I’m actually a little surprised to see Mitchell in the top 10. He’s only had six games that match the criteria, but in those games he has been money. I’m not surprised to see him next to Westbrook, as both can be streaky players. Here’s hoping that streakiness is a temporary, early-career problem, not a permanent weakness.

Wins and losses

Last, let’s look at how he does in wins and losses over the course of the entire season.

# filter Donovan Mitchell from the full season log
DM45 <- players %>% filter(player_name == "Donovan Mitchell")
# get true shooting percentage
DM45 <- DM45 %>% mutate(TSP = TSPcalc(pts,fga,fta))
results <- DM45 %>% group_by(win) %>% mutate(TSP = mean(TSP),PTS = mean(pts),
                                             FGM = mean(fgm),
                                             FGA = mean(fga)) %>% 
  select(c(9,28:31))  %>% 
  distinct()
results[,2:5] <- round(results[,2:5],1)
names(results) <- toupper(names(results))
formattable(results, align = "c")
WIN TSP PTS FGM FGA
TRUE 55.5 24.2 8.7 19.2
FALSE 46.8 22.1 8.0 21.3

He shoots better and scores more in a win, not a big surprise. I think the main takeaway here is that he shoots almost two shots less a game and makes one more shot per game in a win, despite the fewer field goal attempts.
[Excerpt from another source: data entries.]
$ cat src/sv/sphc_pkg.sv
`timescale 1ns / 1ps
// ---------------------------------------------------------------------------
// sphc_pkg: shared types and constants of the sign projection hash coder
// Defaults for the size parameters, fixed field widths and the command and
// status groups that join the controller to the datapath.
// ---------------------------------------------------------------------------
package sphc_pkg;

  localparam int MAX_DIM_DEFAULT       = 256;
  localparam int MAX_CODE_BITS_DEFAULT = 32;

  localparam int WEIGHT_W = 16;
  localparam int SAMPLE_W = 16;
  localparam int PROD_W   = 32;
  localparam int ACC_W    = 48;
  localparam int CODE_W   = 32;
  localparam int CLEN_W   = 6;

  localparam logic [CLEN_W-1:0] CLEN_RESET = 6'd16;

  // Request kinds on the input port.
  localparam logic KIND_WEIGHT  = 1'b0;
  localparam logic KIND_ELEMENT = 1'b1;

  typedef struct packed {
    logic weight_write;  // write the presented weight into the store
    logic elem_accept;   // take the presented query element
    logic mac_step;      // issue one column of the multiply-accumulate walk
    logic emit;          // form the code, present it and clear the query
  } sphc_cmd_t;

  typedef struct packed {
    logic index_full;    // the query already holds the maximum element count
    logic col_last;      // the column walk is at its final column
    logic pipe_busy;     // products are still in flight toward the accumulators
  } sphc_status_t;

endpackage

$ cat src/sv/sphc_ctrl.sv
`timescale 1ns / 1ps
// ---------------------------------------------------------------------------
// sphc_ctrl: controller of the sign projection hash coder
// Sequences weight writes, the column walk of each element, the drain of the
// multiply pipeline and the emission of a code.
// ---------------------------------------------------------------------------
module sphc_ctrl import sphc_pkg::*; (
  input  logic         clk,
  input  logic         rst,
  input  logic         start,
  input  logic         kind,
  input  logic         last,
  input  sphc_status_t status,
  output sphc_cmd_t    cmd,
  output logic         busy
);

  localparam logic [1:0] S_IDLE  = 2'd0;
  localparam logic [1:0] S_MAC   = 2'd1;
  localparam logic [1:0] S_DRAIN = 2'd2;
  localparam logic [1:0] S_EMIT  = 2'd3;

  logic [1:0] state;
  logic [1:0] state_next;
  logic       last_q;
  logic       accept;

  assign busy   = (state != S_IDLE);
  assign accept = start && (state == S_IDLE);

  always_comb begin
    state_next       = state;
    cmd.weight_write = 1'b0;
    cmd.elem_accept  = 1'b0;
    cmd.mac_step     = 1'b0;
    cmd.emit         = 1'b0;
    case (state)
      S_IDLE: begin
        if (accept) begin
          if (kind == KIND_WEIGHT) begin
            cmd.weight_write = 1'b1;
          end else begin
            cmd.elem_accept = 1'b1;
            if (!status.index_full) begin
              state_next = S_MAC;
            end else if (last) begin
              state_next = S_EMIT;
            end
          end
        end
      end
      S_MAC: begin
        cmd.mac_step = 1'b1;
        if (status.col_last) begin
          state_next = S_DRAIN;
        end
      end
      S_DRAIN: begin
        if (!status.pipe_busy) begin
          state_next = last_q ? S_EMIT : S_IDLE;
        end
      end
      S_EMIT: begin
        cmd.emit   = 1'b1;
        state_next = S_IDLE;
      end
      default: begin
        state_next = S_IDLE;
      end
    endcase
  end

  always_ff @(posedge clk) begin
    if (rst) begin
      state  <= S_IDLE;
      last_q <= 1'b0;
    end else begin
      state <= state_next;
      if (accept && (kind == KIND_ELEMENT)) begin
        last_q <= last;
      end
    end
  end

  // An element that fits in the query always keeps the block busy next cycle.
  a_elem_busy: assert property (@(posedge clk) disable iff (rst)
    (start && !busy && (kind == KIND_ELEMENT) && !status.index_full) |=> busy)
    else $error("element request did not start a column walk");

  // Emission lasts one cycle and is followed by an idle controller.
  a_emit_once: assert property (@(posedge clk) disable iff (rst)
    cmd.emit |=> (!cmd.emit && !busy))
    else $error("emit did not return to idle");

  // The column walk and the weight write never overlap.
  a_no_write_in_walk: assert property (@(posedge clk) disable iff (rst)
    cmd.mac_step |-> !(cmd.weight_write || cmd.elem_accept))
    else $error("request taken during the column walk");

endmodule

$ cat config.mk
export PLATFORM = sky130hd
export DESIGN_NAME = sphc_ctrl
export DESIGN_NICKNAME = d
export VERILOG_FILES = /design/src/sv/sphc_pkg.sv /design/src/sv/sphc_ctrl.sv
export SDC_FILE = /design/constraint.sdc
export NUM_CORES = 1
export LEC_CHECK = 0
export ABC_AREA = 1
export BUFFER_PORTS_ARGS = -buffer_cell sky130_fd_sc_hd__buf_2
export CELL_PAD_IN_SITES_DETAIL_PLACEMENT = 2
export CELL_PAD_IN_SITES_GLOBAL_PLACEMENT = 2
export CORE_AREA = 5 5 42 44
export CTS_CLUSTER_SIZE = 30
export DETAILED_ROUTE_END_ITERATION = 8
export DIE_AREA = 0 0 47 49
export PLACE_DENSITY = 0.72
export RECOVER_POWER = 100
export SLEW_MARGIN = 20
export SYNTH_ARGS = -nofsm -noshare
export SYNTH_HDL_FRONTEND = slang
export SYNTH_SLANG_ARGS = --single-unit
$ cat constraint.sdc
create_clock -name clk -period 2.4 [get_ports clk]
set_clock_uncertainty 0.15 [all_clocks]
set_input_delay 0.24 -clock clk [delete_from_list [all_inputs] [get_ports clk]]
set_output_delay 0.24 -clock clk [all_outputs]
set_load 0.005 [all_outputs]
One last look to see if this changes over the time span we’ve been looking at.

# filter Donovan Mitchell from the full season log
DM45 <- playersSub %>% filter(player_name == "Donovan Mitchell")
# get true shooting percentage
DM45 <- DM45 %>% mutate(TSP = TSPcalc(pts,fga,fta))
results <- DM45 %>% group_by(win) %>% mutate(TSP = mean(TSP),PTS = mean(pts),
                                             FGM = mean(fgm),
                                             FGA = mean(fga)) %>% 
  select(c(9,28,30:32))  %>% 
  distinct()
results[,2:5] <- round(results[,2:5],1)
names(results) <- toupper(names(results))
formattable(results, align = "c")
WIN TSP PTS FGM FGA
TRUE 57.3 28.2 10.0 21.6
FALSE 50.1 28.8 9.8 26.0

This last look is a bit more informative I think. Mitchell actually scores slightly more in a loss. Mainly he’s just taking four and a half fewer shots in wins while making basically the same number of shots. In other words, he’s a lot more efficient in a win.
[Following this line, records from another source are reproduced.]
### src/rtl/pal_pkg.sv
// Shared types, codes and widths for the positional array list.
package pal_pkg;

    localparam int OP_W         = 3;
    localparam int POS_W        = 7;
    localparam int VAL_W        = 32;
    localparam int ST_W         = 2;
    localparam int CNT_W        = 7;
    localparam int DEF_CAPACITY = 64;

    typedef enum logic [OP_W-1:0] {
        OP_READ       = 3'd0,
        OP_PUSH_FRONT = 3'd1,
        OP_PUSH_BACK  = 3'd2,
        OP_INSERT     = 3'd3,
        OP_DEL_FRONT  = 3'd4,
        OP_DEL_BACK   = 3'd5,
        OP_DEL_AT     = 3'd6,
        OP_POP_BACK   = 3'd7
    } t_op;

    typedef enum logic [ST_W-1:0] {
        ST_OK    = 2'd0,
        ST_FULL  = 2'd1,
        ST_EMPTY = 2'd2,
        ST_RANGE = 2'd3
    } t_status;

    typedef struct packed {
        logic latch;
        logic fetch;
        logic grab;
        logic init_open;
        logic rd_open;
        logic wr_open;
        logic put;
        logic init_close;
        logic rd_close;
        logic wr_close;
        logic finish;
    } t_cmd;

    typedef struct packed {
        logic fail;
        logic is_fetch;
        logic is_open;
        logic is_close;
        logic open_more;
        logic close_more;
        logic out_free;
    } t_stat;

endpackage

### src/rtl/pal_ram.sv
// Generic single write port, single read port RAM with registered read.
module pal_ram #(
    parameter int WIDTH = 32,
    parameter int DEPTH = 64
) (
    input  logic                     i_clk,
    input  logic                     i_we,
    input  logic [$clog2(DEPTH)-1:0] i_waddr,
    input  logic [WIDTH-1:0]         i_wdata,
    input  logic                     i_re,
    input  logic [$clog2(DEPTH)-1:0] i_raddr,
    output logic [WIDTH-1:0]         o_rdata
);
    logic [WIDTH-1:0] r_mem [DEPTH];
    logic [WIDTH-1:0] r_rdata;

    always_ff @(posedge i_clk) begin
        if (i_we) begin
            r_mem[i_waddr] <= i_wdata;
        end
        if (i_re) begin
            r_rdata <= r_mem[i_raddr];
        end
    end

    assign o_rdata = r_rdata;
endmodule

### src/rtl/pal_ctrl.sv
// Sequencing state machine for the positional array list.
module pal_ctrl (
    input  logic          i_clk,
    input  logic          i_rst_n,
    input  logic          i_in_valid,
    output logic          o_in_stall,
    input  pal_pkg::t_stat i_stat,
    output pal_pkg::t_cmd  o_cmd
);
    import pal_pkg::*;

    typedef enum logic [8:0] {
        S_IDLE     = 9'b000000001,
        S_CHECK    = 9'b000000010,
        S_GRAB     = 9'b000000100,
        S_OPEN_RD  = 9'b000001000,
        S_OPEN_WR  = 9'b000010000,
        S_CLOSE_RD = 9'b000100000,
        S_CLOSE_WR = 9'b001000000,
        S_DONE     = 9'b010000000,
        S_SPARE    = 9'b100000000
    } t_state;

    t_state r_state;
    t_state n_state;

    always_comb begin
        n_state = r_state;
        o_cmd   = '0;
        unique case (r_state)
            S_IDLE: begin
                if (i_in_valid) begin
                    o_cmd.latch = 1'b1;
                    n_state     = S_CHECK;
                end
            end
            S_CHECK: begin
                priority if (i_stat.fail) begin
                    n_state = S_DONE;
                end else if (i_stat.is_fetch) begin
                    o_cmd.fetch = 1'b1;
                    n_state     = S_GRAB;
                end else if (i_stat.is_open) begin
                    o_cmd.init_open = 1'b1;
                    n_state         = S_OPEN_RD;
                end else if (i_stat.is_close) begin
                    o_cmd.init_close = 1'b1;
                    n_state          = S_CLOSE_RD;
                end else begin
                    n_state = S_DONE;
                end
            end
            S_GRAB: begin
                o_cmd.grab = 1'b1;
                n_state    = S_DONE;
            end
            S_OPEN_RD: begin
                if (i_stat.open_more) begin
                    o_cmd.rd_open = 1'b1;
                    n_state       = S_OPEN_WR;
                end else begin
                    o_cmd.put = 1'b1;
                    n_state   = S_DONE;
                end
            end
            S_OPEN_WR: begin
                o_cmd.wr_open = 1'b1;
                n_state       = S_OPEN_RD;
            end
            S_CLOSE_RD: begin
                if (i_stat.close_more) begin
                    o_cmd.rd_close = 1'b1;
                    n_state        = S_CLOSE_WR;
                end else begin
                    n_state = S_DONE;
                end
            end
            S_CLOSE_WR: begin
                o_cmd.wr_close = 1'b1;
                n_state        = S_CLOSE_RD;
            end
            S_DONE: begin
                if (i_stat.out_free) begin
                    o_cmd.finish = 1'b1;
                    n_state      = S_IDLE;
                end
            end
            default: begin
                n_state = S_IDLE;
            end
        endcase
    end

    always_ff @(posedge i_clk) begin
        if (!i_rst_n) begin
            r_state <= S_IDLE;
        end else begin
            r_state <= n_state;
        end
    end

    assign o_in_stall = (r_state != S_IDLE) || !i_rst_n;

`ifndef ASSERT_OFF
    a_accept_goes_check: assert property (@(posedge i_clk) disable iff (!i_rst_n)
        (i_in_valid && !o_in_stall) |=> (r_state == S_CHECK))
        else $error("accepted request did not move to check");
    a_finish_when_free: assert property (@(posedge i_clk) disable iff (!i_rst_n)
        o_cmd.finish |-> i_stat.out_free)
        else $error("result loaded over an untaken result");
`endif
endmodule

### src/rtl/pal_dpath.sv
// Datapath for the positional array list: request registers, store, count and result.
module pal_dpath #(
    parameter int CAPACITY = pal_pkg::DEF_CAPACITY
) (
    input  logic                              i_clk,
    input  logic                              i_rst_n,
    input  logic [pal_pkg::OP_W-1:0]          i_opcode,
    input  logic [pal_pkg::POS_W-1:0]         i_position,
    input  logic signed [pal_pkg::VAL_W-1:0]  i_value,
    input  logic                              i_out_stall,
    output logic                              o_out_valid,
    output logic signed [pal_pkg::VAL_W-1:0]  o_read_value,
    output logic [pal_pkg::ST_W-1:0]          o_status,
    output logic [pal_pkg::CNT_W-1:0]         o_count,
    input  pal_pkg::t_cmd                     i_cmd,
    output pal_pkg::t_stat                    o_stat
);
    import pal_pkg::*;

    localparam int AW = $clog2(CAPACITY);
    localparam int CW = $clog2(CAPACITY + 1);
    localparam int XW = (CW > POS_W) ? CW : POS_W;

    t_op             r_op;
    logic [POS_W-1:0] r_pos;
    logic [VAL_W-1:0] r_val;
    logic [CW-1:0]    r_count;
    logic [CW-1:0]    n_count;
    logic [CW-1:0]    r_idx;
    logic [VAL_W-1:0] r_rd;
    logic             r_out_valid;
    logic [VAL_W-1:0] r_out_value;
    t_status          r_out_status;
    logic [CNT_W-1:0] r_out_count;

    logic [XW-1:0]    pos_x;
    logic [XW-1:0]    cnt_x;
    logic [XW-1:0]    at_x;
    logic [CW-1:0]    at_c;
    logic             full;
    logic             empty;
    t_status          status;
    logic             out_free;

    logic             ram_we;
    logic [AW-1:0]    ram_waddr;
    logic [VAL_W-1:0] ram_wdata;
    logic             ram_re;
    logic [AW-1:0]    ram_raddr;
    logic [VAL_W-1:0] ram_rdata;

    assign pos_x = XW'(r_pos);
    assign cnt_x = XW'(r_count);
    assign full  = (r_count >= CW'(CAPACITY));
    assign empty = (r_count == '0);

    always_comb begin
        status = ST_OK;
        at_x   = '0;
        unique case (r_op)
            OP_READ: begin
                if (pos_x >= cnt_x) status = ST_RANGE;
            end
            OP_PUSH_FRONT: begin
                if (full) status = ST_FULL;
            end
            OP_PUSH_BACK: begin
                at_x = cnt_x;
                if (full) status = ST_FULL;
            end
            OP_INSERT: begin
                at_x = pos_x;
                priority if (full) status = ST_FULL;
                else if (pos_x > cnt_x) status = ST_RANGE;
            end
            OP_DEL_FRONT, OP_DEL_BACK, OP_POP_BACK: begin
                if (empty) status = ST_EMPTY;
            end
            OP_DEL_AT: begin
                at_x = pos_x;
                priority if (empty) status = ST_EMPTY;
                else if (pos_x >= cnt_x) status = ST_RANGE;
            end
        endcase
    end

    assign at_c     = CW'(at_x);
    assign out_free = !r_out_valid || !i_out_stall;

    assign o_stat.fail       = (status != ST_OK);
    assign o_stat.is_fetch   = (r_op == OP_READ) || (r_op == OP_POP_BACK);
    assign o_stat.is_open    = (r_op == OP_PUSH_FRONT) || (r_op == OP_PUSH_BACK)
                            || (r_op == OP_INSERT);
    assign o_stat.is_close   = (r_op == OP_DEL_FRONT) || (r_op == OP_DEL_AT);
    assign o_stat.open_more  = (r_idx > at_c);
    assign o_stat.close_more = ((CW+1)'(r_idx) + (CW+1)'(1)) < (CW+1)'(r_count);
    assign o_stat.out_free   = out_free;

    always_comb begin
        ram_re    = 1'b0;
        ram_raddr = '0;
        priority if (i_cmd.fetch) begin
            ram_re    = 1'b1;
            ram_raddr = (r_op == OP_POP_BACK) ? AW'(r_count - CW'(1)) : AW'(r_pos);
        end else if (i_cmd.rd_open) begin
            ram_re    = 1'b1;
            ram_raddr = AW'(r_idx - CW'(1));
        end else if (i_cmd.rd_close) begin
            ram_re    = 1'b1;
            ram_raddr = AW'(r_idx + CW'(1));
        end else begin
            ram_re = 1'b0;
        end
    end

    always_comb begin
        ram_we    = 1'b0;
        ram_waddr = '0;
        ram_wdata = ram_rdata;
        priority if (i_cmd.wr_open || i_cmd.wr_close) begin
            ram_we    = 1'b1;
            ram_waddr = AW'(r_idx);
        end else if (i_cmd.put) begin
            ram_we    = 1'b1;
            ram_waddr = AW'(at_c);
            ram_wdata = r_val;
        end else begin
            ram_we = 1'b0;
        end
    end

    pal_ram #(
        .WIDTH (VAL_W),
        .DEPTH (CAPACITY)
    ) u_ram (
        .i_clk   (i_clk),
        .i_we    (ram_we),
        .i_waddr (ram_waddr),
        .i_wdata (ram_wdata),
        .i_re    (ram_re),
        .i_raddr (ram_raddr),
        .o_rdata (ram_rdata)
    );

    always_comb begin
        n_count = r_count;
        if (status == ST_OK) begin
            priority if (o_stat.is_open) begin
                n_count = r_count + CW'(1);
            end else if (r_op != OP_READ) begin
                n_count = r_count - CW'(1);
            end else begin
                n_count = r_count;
            end
        end
    end

    always_ff @(posedge i_clk) begin
        if (i_cmd.latch) begin
            r_op  <= t_op'(i_opcode);
            r_pos <= i_position;
            r_val <= i_value;
        end
        if (i_cmd.init_open) begin
            r_idx <= r_count;
        end else if (i_cmd.init_close) begin
            r_idx <= at_c;
        end else if (i_cmd.wr_open) begin
            r_idx <= r_idx - CW'(1);
        end else if (i_cmd.wr_close) begin
            r_idx <= r_idx + CW'(1);
        end
        if (i_cmd.grab) begin
            r_rd <= ram_rdata;
        end
        if (i_cmd.finish) begin
            r_out_value  <= (status == ST_OK && o_stat.is_fetch) ? r_rd : '0;
            r_out_status <= status;
            r_out_count  <= CNT_W'(n_count);
        end
    end

    always_ff @(posedge i_clk) begin
        if (!i_rst_n) begin
            r_count     <= '0;
            r_out_valid <= 1'b0;
        end else begin
            if (i_cmd.finish) begin
                r_count <= n_count;
            end
            r_out_valid <= i_cmd.finish || (r_out_valid && i_out_stall);
        end
    end

    assign o_out_valid  = r_out_valid;
    assign o_read_value = $signed(r_out_value);
    assign o_status     = r_out_status;
    assign o_count      = r_out_count;

`ifndef ASSERT_OFF
    a_count_bound: assert property (@(posedge i_clk) disable iff (!i_rst_n)
        r_count <= CW'(CAPACITY))
        else $error("entry count above capacity");
    a_count_step: assert property (@(posedge i_clk) disable iff (!i_rst_n)
        i_cmd.finish |=> (r_count == $past(r_count)
                       || r_count == $past(r_count) + CW'(1)
                       || r_count == $past(r_count) - CW'(1)))
        else $error("entry count moved by more than one");
    a_put_not_full: assert property (@(posedge i_clk) disable iff (!i_rst_n)
        i_cmd.put |-> !full)
        else $error("store written while full");
`endif
endmodule

### src/rtl/positional_array_list_top.sv
// Top level of the positional array list: controller, datapath and store.
//
//  channel   direction  valid          stall          fields
//  request   in         i_in_valid     o_in_stall     i_opcode i_position i_value
//  result    out        o_out_valid    i_out_stall    o_read_value o_status o_count
//
// One request at a time; its result lands in an output register, so the next
// request is taken while that result waits.
// Steps per request: a failed request or delete back goes from check straight to
// done; read and pop back fetch then grab one entry; push, insert, delete front and
// delete at a position move entries one at a time, each move a read then a write.
// Reset clears the entry count and the result valid only; no clearing pass.
// A stalled result holds; a request finishing behind it waits in its last state.
module positional_array_list_top #(
    parameter int CAPACITY = pal_pkg::DEF_CAPACITY
) (
    input  logic                              i_clk,
    input  logic                              i_rst_n,
    input  logic                              i_in_valid,
    output logic                              o_in_stall,
    input  logic [pal_pkg::OP_W-1:0]          i_opcode,
    input  logic [pal_pkg::POS_W-1:0]         i_position,
    input  logic signed [pal_pkg::VAL_W-1:0]  i_value,
    output logic                              o_out_valid,
    input  logic                              i_out_stall,
    output logic signed [pal_pkg::VAL_W-1:0]  o_read_value,
    output logic [pal_pkg::ST_W-1:0]          o_status,
    output logic [pal_pkg::CNT_W-1:0]         o_count
);
    import pal_pkg::*;

    t_cmd  cmd;
    t_stat stat;

    pal_ctrl u_ctrl (
        .i_clk      (i_clk),
        .i_rst_n    (i_rst_n),
        .i_in_valid (i_in_valid),
        .o_in_stall (o_in_stall),
        .i_stat     (stat),
        .o_cmd      (cmd)
    );

    pal_dpath #(
        .CAPACITY (CAPACITY)
    ) u_dpath (
        .i_clk        (i_clk),
        .i_rst_n      (i_rst_n),
        .i_opcode     (i_opcode),
        .i_position   (i_position),
        .i_value      (i_value),
        .i_out_stall  (i_out_stall),
        .o_out_valid  (o_out_valid),
        .o_read_value (o_read_value),
        .o_status     (o_status),
        .o_count      (o_count),
        .i_cmd        (cmd),
        .o_stat       (stat)
    );
endmodule
### config.mk
export PLATFORM = sky130hd
export DESIGN_NAME = positional_array_list_top
export DESIGN_NICKNAME = d
export VERILOG_FILES = /design/src/rtl/pal_pkg.sv /design/src/rtl/pal_ram.sv /design/src/rtl/pal_ctrl.sv /design/src/rtl/pal_dpath.sv /design/src/rtl/positional_array_list_top.sv
export SDC_FILE = /design/constraint.sdc
export NUM_CORES = 2
export LEC_CHECK = 0
export BUFFER_PORTS_ARGS = -buffer_cell sky130_fd_sc_hd__clkbuf_2
export CAP_MARGIN = 25
export CELL_PAD_IN_SITES_DETAIL_PLACEMENT = 1
export CELL_PAD_IN_SITES_GLOBAL_PLACEMENT = 2
export CORE_MARGIN = 2
export CORE_UTILIZATION = 45
export DETAILED_ROUTE_END_ITERATION = 8
export PLACE_DENSITY_LB_ADDON = 0.1
export SETUP_SLACK_MARGIN = 0.3
export SLEW_MARGIN = 0
export SYNTH_ARGS = -nofsm -noshare
export SYNTH_HDL_FRONTEND = slang
export SYNTH_SLANG_ARGS = --single-unit
### constraint.sdc
create_clock -name i_clk -period 14.6 [get_ports i_clk]
set_input_delay 1.46 -clock i_clk [delete_from_list [all_inputs] [get_ports i_clk]]
set_output_delay 1.46 -clock i_clk [all_outputs]
set_load 0.02 [all_outputs]
After elaboration in Yosys (flattened, before gate mapping) --
Memory sizes are Yosys's and may differ from the RTL's. A register that Yosys moved wholly into a read port is not among the register bits. Cells that the tools add are included.
Storage, ports and cells: register bits 139, memory bits (writable) 2048, bits of input ports 46, output and inout port bits 43, word-level logic and storage cells 127, memories 1
Cells by class: add/sub/neg operators 5, $lt $le $gt $ge 5, eq/ne operators 18, muxes and demuxes 64, reductions and logical operators 23
Memories:
- u_dpath.u_ram.r_mem | words 64, bits a word 32, read ports 1, clocked after Yosys merged registers in 1, write ports 1, line pal_ram.sv:14 | logic [WIDTH-1:0] r_mem [DEPTH];
Operators by type and width (number):
- $pmux W9 S8 | 1
- $mux W32 | 2
- $mux W7 | 7
- $mux W6 | 6
- $mux W9 | 4
- $mux W1 | 33
- $mux W8 | 4
- $add A7 B1 Y7 const B | 2
- $gt A7 B7 Y1 | 2
- $pmux W7 S2 | 1
- $sub A7 B1 Y7 const B | 2
- $eq A3 B3 Y1 const B | 4
- $mux W2 | 5
- $pmux W2 S5 | 1
- $eq A9 B1 Y1 const B | 1
- $eq A9 B2 Y1 const B | 1
- $eq A9 B3 Y1 const B | 1
- $eq A9 B4 Y1 const B | 1
- $eq A9 B5 Y1 const B | 1
- $eq A9 B6 Y1 const B | 1
- $eq A9 B7 Y1 const B | 1
- $eq A9 B8 Y1 const B | 1
- $ne A9 B1 Y1 const B | 1
- $add A7 B1 Y8 const B | 1
- other kinds (19) | 31

Logic depth before layout (Yosys ltp) --
depth after elaboration 10, depth in mapped cells 22, depth with buffers taken out 15

Hierarchy --
Synthesis repeated with hierarchy kept, for this count alone.
Second synthesis, totals: cell total of the unflattened synthesis 3989, area, all modules 85832.3 um^2
Modules (own cells, without submodules):
- pal_ram | instances 1, cells an instance 3324, area an instance 78835.6 um^2, seq. area each 62459.9 um^2
- pal_dpath | instances 1, cells an instance 607, area an instance 6502.5 um^2, seq. area each 3823.7 um^2
- pal_ctrl | instances 1, cells an instance 58, area an instance 494.2 um^2, seq. area each 160.2 um^2

Least setup slack after synthesis --
Ideal clock, no wire load.
path kind register -> register, from register u_dpath.r_op[0], to memory u_dpath.u_ram.r_mem[16][0], enable pin, setup time 0.421 ns, arrival 4.589 ns, required time 14.179 ns, path slack 9.590 ns, cell stages (with the launch flop) 16, path buffers 2, clock period less this slack 5.010 ns, cell sequence edfxtp_1 -> clkbuf_1 -> clkbuf_1 -> mux2i_1 -> o21ai_0 -> nand2_1 -> ha_1 -> nand4_1 -> a21o_1 -> and2_1 -> o21bai_1 -> clkinv_1 -> a22oi_1 -> and2_1 -> o211ai_1 -> nor2_1
Between the ends: word-level cells in the longest chain between the ends 10, elaborated cells on any way between the ends 14, classes of those cells order compare: 1; eq/ne: 3; mux: 9; reduce/logical: 1
Ends and longest elaborated chain:
- start, declared | line pal_dpath.sv:24 | t_op r_op;
- start signal, assigned | line pal_dpath.sv:160 | r_op <= t_op'(i_opcode);
- $eq A3 B3 Y1 or $eq A3 B2 Y1 (tied branches) | line pal_dpath.sv:60 | unique case (r_op)
- $reduce_or A2 Y1 (no line)
- $pmux W7 S2 (*) | line pal_dpath.sv:60
- $gt A7 B7 Y1 | line pal_dpath.sv:95 | assign o_stat.open_more = (r_idx > at_c);
- $mux W1 | line pal_ctrl.sv:58 | if (i_stat.open_more) begin
- $mux W1 | line pal_ctrl.sv:30 | unique case (r_state)
- $mux W1 | line pal_dpath.sv:123 | end else if (i_cmd.put) begin
- $mux W1 | line pal_dpath.sv:120 | priority if (i_cmd.wr_open || i_cmd.wr_close) begin
- $mux W1 | line pal_ram.sv:18 | if (i_we) begin
- $mux W1 (implied by the code) | line pal_ram.sv:19 | r_mem[i_waddr] <= i_wdata;
- end, declared | line pal_ram.sv:14
Every way passes the cells marked *; elsewhere a longest branch is shown, timed or not.

Final worst setup path --
from register u_dpath.r_idx[0], to register u_dpath.u_ram.r_rdata[12], in the netlist u_dpath.u_ram.o_rdata[12] (read register of u_dpath.u_ram.r_mem) (data pin)
Between the ends: word-level cells in the longest chain between the ends 7, elaborated cells on any way between the ends 15, classes of those cells add/sub: 3; order compare: 2; mux: 10
Ends and longest elaborated chain:
- start, declared | line pal_dpath.sv:29 | logic [CW-1:0] r_idx;
- start signal, assigned | line pal_dpath.sv:165 | r_idx <= r_count;
- start signal, assigned | line pal_dpath.sv:167 | r_idx <= at_c;
- start signal, assigned | line pal_dpath.sv:169 | r_idx <= r_idx - CW'(1);
- $add A7 B1 Y8 | line pal_dpath.sv:96 | assign o_stat.close_more = ((CW+1)'(r_idx) + (CW+1)'(1)) < (CW+1)'(r_count);
- $lt A8 B7 Y1 | line pal_dpath.sv:96
- $mux W1 | line pal_ctrl.sv:71 | if (i_stat.close_more) begin
- $mux W1 | line pal_ctrl.sv:30
- $mux W6 or $mux W1 (tied branches) | line pal_dpath.sv:108 | end else if (i_cmd.rd_close) begin
- $mux W6 or $mux W1 (tied branches) | line pal_dpath.sv:105 | end else if (i_cmd.rd_open) begin
- $mux W6 or $mux W1 (tied branches) | line pal_dpath.sv:102 | priority if (i_cmd.fetch) begin
- end, declared | line pal_ram.sv:15 | logic [WIDTH-1:0] r_rdata;
Several ways; a longest one is shown, not always the timed one. A chain may end at the register's enable or synchronous reset.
I’m a big Donovan Mitchell fan, and I love the way he and the team are playing. I also can’t place his efficiency solely on his shoulders. Mitchell’s efficiency will improve, but I think he’s going to need someone else who can create their own shot to take some pressure off him.

*You’ll need a little knowledge of R to follow along, but it’s free, open source, and used by some of the top scientists, journalists, and data scientists around the world. Best of all, there are a lot of tutorials and guides online.